Here's a short audio recording as well as a video of a group singing the piece with keyboard, drumming, and shakers.
This South African Song in Xhosa is roughly translated “Go with us, our Savior” and comes from the repertoire of anti-Apartheid Freedom Songs written in the 1970's and 80's. It was shared with the MMC community by Paul Vasile, who learned it from Pamela Warrick Smith. In the spirit of music from many African contexts, the song invites opportunities for improvisation and adding actions/themes specific to the community's needs or experiences.
We have seen leaders share it as zipper/pocket song (i.e. Go with us, Lord, and give us your love/joy/peace) or deepen its communal spirit by crafting new verses (i.e. Come walk with us and share in our bread/...and join in the song). It makes a powerful sending song.

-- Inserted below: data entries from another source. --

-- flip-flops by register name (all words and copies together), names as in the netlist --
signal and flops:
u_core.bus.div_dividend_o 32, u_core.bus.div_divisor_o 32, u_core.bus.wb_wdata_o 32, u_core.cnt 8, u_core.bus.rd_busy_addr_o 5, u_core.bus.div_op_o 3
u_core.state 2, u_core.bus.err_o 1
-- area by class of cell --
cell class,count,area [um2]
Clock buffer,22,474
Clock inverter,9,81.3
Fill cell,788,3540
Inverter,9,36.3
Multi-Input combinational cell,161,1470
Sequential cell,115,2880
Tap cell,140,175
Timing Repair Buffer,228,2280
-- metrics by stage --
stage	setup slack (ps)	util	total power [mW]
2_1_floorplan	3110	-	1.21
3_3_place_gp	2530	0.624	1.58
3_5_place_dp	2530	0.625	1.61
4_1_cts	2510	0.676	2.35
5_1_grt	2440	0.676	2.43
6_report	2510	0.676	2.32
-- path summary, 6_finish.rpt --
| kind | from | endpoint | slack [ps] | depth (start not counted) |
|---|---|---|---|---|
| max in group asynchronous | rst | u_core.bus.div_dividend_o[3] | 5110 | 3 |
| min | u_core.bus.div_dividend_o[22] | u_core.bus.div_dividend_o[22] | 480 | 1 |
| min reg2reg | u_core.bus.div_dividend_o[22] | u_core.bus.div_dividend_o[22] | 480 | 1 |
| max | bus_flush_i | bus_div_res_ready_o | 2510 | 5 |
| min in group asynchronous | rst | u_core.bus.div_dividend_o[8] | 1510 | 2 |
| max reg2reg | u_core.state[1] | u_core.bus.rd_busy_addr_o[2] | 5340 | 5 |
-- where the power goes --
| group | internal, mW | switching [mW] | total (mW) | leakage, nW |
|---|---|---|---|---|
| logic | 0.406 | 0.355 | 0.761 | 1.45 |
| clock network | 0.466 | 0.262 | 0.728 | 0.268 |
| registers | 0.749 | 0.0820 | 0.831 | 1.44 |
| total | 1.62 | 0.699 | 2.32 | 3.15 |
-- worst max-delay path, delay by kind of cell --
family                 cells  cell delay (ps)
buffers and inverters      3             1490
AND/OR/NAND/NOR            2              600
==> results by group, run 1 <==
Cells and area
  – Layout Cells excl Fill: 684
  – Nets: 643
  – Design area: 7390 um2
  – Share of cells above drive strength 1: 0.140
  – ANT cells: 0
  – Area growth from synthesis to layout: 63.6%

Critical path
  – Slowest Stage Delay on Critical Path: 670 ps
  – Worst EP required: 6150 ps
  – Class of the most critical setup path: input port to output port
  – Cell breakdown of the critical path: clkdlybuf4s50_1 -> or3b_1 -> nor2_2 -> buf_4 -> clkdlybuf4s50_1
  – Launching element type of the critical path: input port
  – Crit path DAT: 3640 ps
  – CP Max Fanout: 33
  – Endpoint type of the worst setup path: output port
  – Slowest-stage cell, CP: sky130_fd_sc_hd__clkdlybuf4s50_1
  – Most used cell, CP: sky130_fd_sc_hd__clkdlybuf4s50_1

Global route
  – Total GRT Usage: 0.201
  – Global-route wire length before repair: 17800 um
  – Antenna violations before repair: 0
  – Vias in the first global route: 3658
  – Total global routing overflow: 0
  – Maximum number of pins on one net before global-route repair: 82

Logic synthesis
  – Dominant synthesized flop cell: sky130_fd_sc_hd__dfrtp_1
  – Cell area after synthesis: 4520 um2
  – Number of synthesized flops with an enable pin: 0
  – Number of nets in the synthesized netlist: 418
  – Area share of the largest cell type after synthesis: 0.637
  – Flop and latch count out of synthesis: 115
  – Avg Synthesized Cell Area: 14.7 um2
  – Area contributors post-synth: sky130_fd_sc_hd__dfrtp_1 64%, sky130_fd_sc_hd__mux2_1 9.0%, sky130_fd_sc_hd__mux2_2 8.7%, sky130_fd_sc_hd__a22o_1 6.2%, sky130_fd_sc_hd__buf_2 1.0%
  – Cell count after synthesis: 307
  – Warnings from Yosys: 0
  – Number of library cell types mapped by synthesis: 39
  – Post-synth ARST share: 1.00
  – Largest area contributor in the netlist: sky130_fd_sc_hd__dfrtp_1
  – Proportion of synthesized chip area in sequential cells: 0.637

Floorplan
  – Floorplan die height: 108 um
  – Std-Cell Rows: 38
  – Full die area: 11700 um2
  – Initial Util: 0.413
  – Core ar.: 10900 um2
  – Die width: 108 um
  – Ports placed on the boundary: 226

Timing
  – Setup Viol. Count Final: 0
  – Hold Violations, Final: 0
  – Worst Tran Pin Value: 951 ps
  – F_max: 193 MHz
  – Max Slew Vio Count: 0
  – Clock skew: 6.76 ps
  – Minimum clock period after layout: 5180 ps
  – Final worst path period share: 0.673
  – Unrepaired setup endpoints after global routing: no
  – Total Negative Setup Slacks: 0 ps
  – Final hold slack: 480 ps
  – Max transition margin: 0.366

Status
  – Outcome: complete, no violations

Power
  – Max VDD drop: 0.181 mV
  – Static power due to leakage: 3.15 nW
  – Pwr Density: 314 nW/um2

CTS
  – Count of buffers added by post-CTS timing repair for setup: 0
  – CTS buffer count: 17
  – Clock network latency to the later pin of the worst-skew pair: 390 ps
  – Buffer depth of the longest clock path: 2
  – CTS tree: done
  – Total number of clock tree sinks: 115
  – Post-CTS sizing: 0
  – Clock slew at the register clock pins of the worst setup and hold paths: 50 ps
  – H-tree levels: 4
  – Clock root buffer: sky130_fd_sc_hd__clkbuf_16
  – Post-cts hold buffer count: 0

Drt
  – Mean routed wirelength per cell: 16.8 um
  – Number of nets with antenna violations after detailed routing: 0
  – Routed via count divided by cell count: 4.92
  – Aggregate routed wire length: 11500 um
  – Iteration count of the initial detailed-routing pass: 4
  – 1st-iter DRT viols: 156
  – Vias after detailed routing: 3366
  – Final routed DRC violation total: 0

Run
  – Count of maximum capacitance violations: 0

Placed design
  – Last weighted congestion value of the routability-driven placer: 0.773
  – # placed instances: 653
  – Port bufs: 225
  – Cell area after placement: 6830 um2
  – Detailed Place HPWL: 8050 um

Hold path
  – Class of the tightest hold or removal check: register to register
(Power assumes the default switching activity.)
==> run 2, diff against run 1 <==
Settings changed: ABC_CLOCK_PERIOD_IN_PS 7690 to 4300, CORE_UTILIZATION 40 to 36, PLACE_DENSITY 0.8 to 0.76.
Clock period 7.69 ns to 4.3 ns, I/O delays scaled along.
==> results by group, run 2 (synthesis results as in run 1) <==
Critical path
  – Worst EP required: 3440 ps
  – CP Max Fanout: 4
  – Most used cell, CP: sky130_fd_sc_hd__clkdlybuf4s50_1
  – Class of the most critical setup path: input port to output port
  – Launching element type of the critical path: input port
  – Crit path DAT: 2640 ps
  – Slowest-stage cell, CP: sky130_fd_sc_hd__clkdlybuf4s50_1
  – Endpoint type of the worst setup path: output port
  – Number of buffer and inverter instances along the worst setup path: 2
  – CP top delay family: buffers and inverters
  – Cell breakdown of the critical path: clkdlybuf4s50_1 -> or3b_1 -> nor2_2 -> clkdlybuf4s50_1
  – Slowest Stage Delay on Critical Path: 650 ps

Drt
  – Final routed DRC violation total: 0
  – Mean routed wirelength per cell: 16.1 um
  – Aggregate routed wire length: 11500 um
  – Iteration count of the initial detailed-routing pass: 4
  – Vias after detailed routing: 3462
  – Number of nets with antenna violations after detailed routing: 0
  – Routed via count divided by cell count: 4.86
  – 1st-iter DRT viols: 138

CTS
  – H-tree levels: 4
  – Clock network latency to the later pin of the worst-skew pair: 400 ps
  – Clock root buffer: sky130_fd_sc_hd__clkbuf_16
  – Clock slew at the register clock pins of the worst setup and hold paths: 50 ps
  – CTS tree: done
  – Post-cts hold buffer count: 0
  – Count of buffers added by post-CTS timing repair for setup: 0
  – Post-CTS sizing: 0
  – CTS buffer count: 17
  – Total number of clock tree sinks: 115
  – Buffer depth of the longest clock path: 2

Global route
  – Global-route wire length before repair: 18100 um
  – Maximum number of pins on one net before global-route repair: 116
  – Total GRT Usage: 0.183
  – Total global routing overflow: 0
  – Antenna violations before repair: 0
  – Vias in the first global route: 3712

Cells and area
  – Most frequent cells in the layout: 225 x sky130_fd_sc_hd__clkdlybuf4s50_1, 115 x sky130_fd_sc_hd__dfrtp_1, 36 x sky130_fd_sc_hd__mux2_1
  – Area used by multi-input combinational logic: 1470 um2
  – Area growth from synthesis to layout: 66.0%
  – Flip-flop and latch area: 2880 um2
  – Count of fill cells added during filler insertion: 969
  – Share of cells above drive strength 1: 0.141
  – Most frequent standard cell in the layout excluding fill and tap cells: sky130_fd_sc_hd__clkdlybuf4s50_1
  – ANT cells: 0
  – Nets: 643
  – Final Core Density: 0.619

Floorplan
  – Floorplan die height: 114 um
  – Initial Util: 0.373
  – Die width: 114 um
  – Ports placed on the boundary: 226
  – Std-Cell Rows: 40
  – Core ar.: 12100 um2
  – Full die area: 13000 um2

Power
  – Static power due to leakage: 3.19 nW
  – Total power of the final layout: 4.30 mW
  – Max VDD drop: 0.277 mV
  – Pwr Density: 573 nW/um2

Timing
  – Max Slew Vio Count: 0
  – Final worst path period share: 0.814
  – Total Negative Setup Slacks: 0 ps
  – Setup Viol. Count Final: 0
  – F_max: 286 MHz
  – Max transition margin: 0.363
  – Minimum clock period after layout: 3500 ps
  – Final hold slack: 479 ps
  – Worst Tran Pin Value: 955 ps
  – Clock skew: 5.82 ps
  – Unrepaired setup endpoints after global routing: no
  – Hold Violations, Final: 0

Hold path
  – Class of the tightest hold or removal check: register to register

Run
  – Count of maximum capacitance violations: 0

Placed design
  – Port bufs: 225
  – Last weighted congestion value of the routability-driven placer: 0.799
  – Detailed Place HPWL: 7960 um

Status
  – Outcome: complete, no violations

"Hamba nathi Mkhululi wethu"
There are several poetic translations of the song into English, not all faithful to the original Xhosa:
1. You Are Holy, You Show Us the Way
2. God With Us, Lord, and Set Us All Free
3. Come Walk With Us, the Journey Is Long (Anders Nyberg)
Teaching note from Paul Vasile: When you lead Hamba nathi, make sure that you keep a steady beat so the group feels the syncopated rhythm of the tune. I teach the tune first and once that's set offer the bass line. If folks don't intuitively add harmony (almost every group I've taught this to has), outline parts.
Here is sheet music for an SATB setting in Xhosa.
Here is a recording of the song by the Drakensberg Boy's Choir in South Africa.
Kerri Meyer wrote There Is Enough at a Music that Makes Community workshop and it became an instant hit! The melody was adapted from a Peter Mayer refrain and she also composed a descant to sing over the tune.
The song is easy to teach through call and echo. Simple hand gestures can help reinforce the subtle differences between the phrases, especially the first and third. And harmony is so intuitive it may show up before you invite folks to add it.
We've seen the piece shared in so many settings - from church suppers and stewardship campaigns to a protest in the office of a United States senator.
"There is enough!
There is enough!
There is enough, oh,
Enough and some to share!"
"God has blessed her people, God has blessed us!"
The Rev. Breen Sipes of Tri-Saints Lutheran Parish in rural Nebraska shared additional verses she's used with young people in her community:
"I am enough..."
"You are enough..."
"God has enough..."
Kerri has given faith communities permission to sing and share the song without copyright restrictions.
Sheet music can be found here.
Hear an audio clip of Kerri leading this song at our 2014 Musical Test Kitchen in San Francisco.
And here's a video of AnnaMarie Hoos leading this song at our Winter Retreat at The Bishop's Ranch in 2015.
This lively call and response song composed by Marilyn Haskel was originally written for a weekly paperless Eucharist at St. Paul's Chapel in New York City that welcomed visitors from around the world.
Begin by teaching the 'Hallelujah!" responses, then sing the call and invite the group right in. Before you know it, the group will be singing the whole song. In Marilyn's context, a quartet of singers filled out the harmony parts in the printed score.
"Listen to the Word of God.
Hear the living Word.
Here's a link to a printed score, and here is a recording provided by Marilyn.
Rachel Kroh composed this song at a Music that Makes Community workshop in 2012. The text is from Burnt Norton in T. S. Eliot's The Four Quartets.
"In my end is my beginning, in my beginning is my end."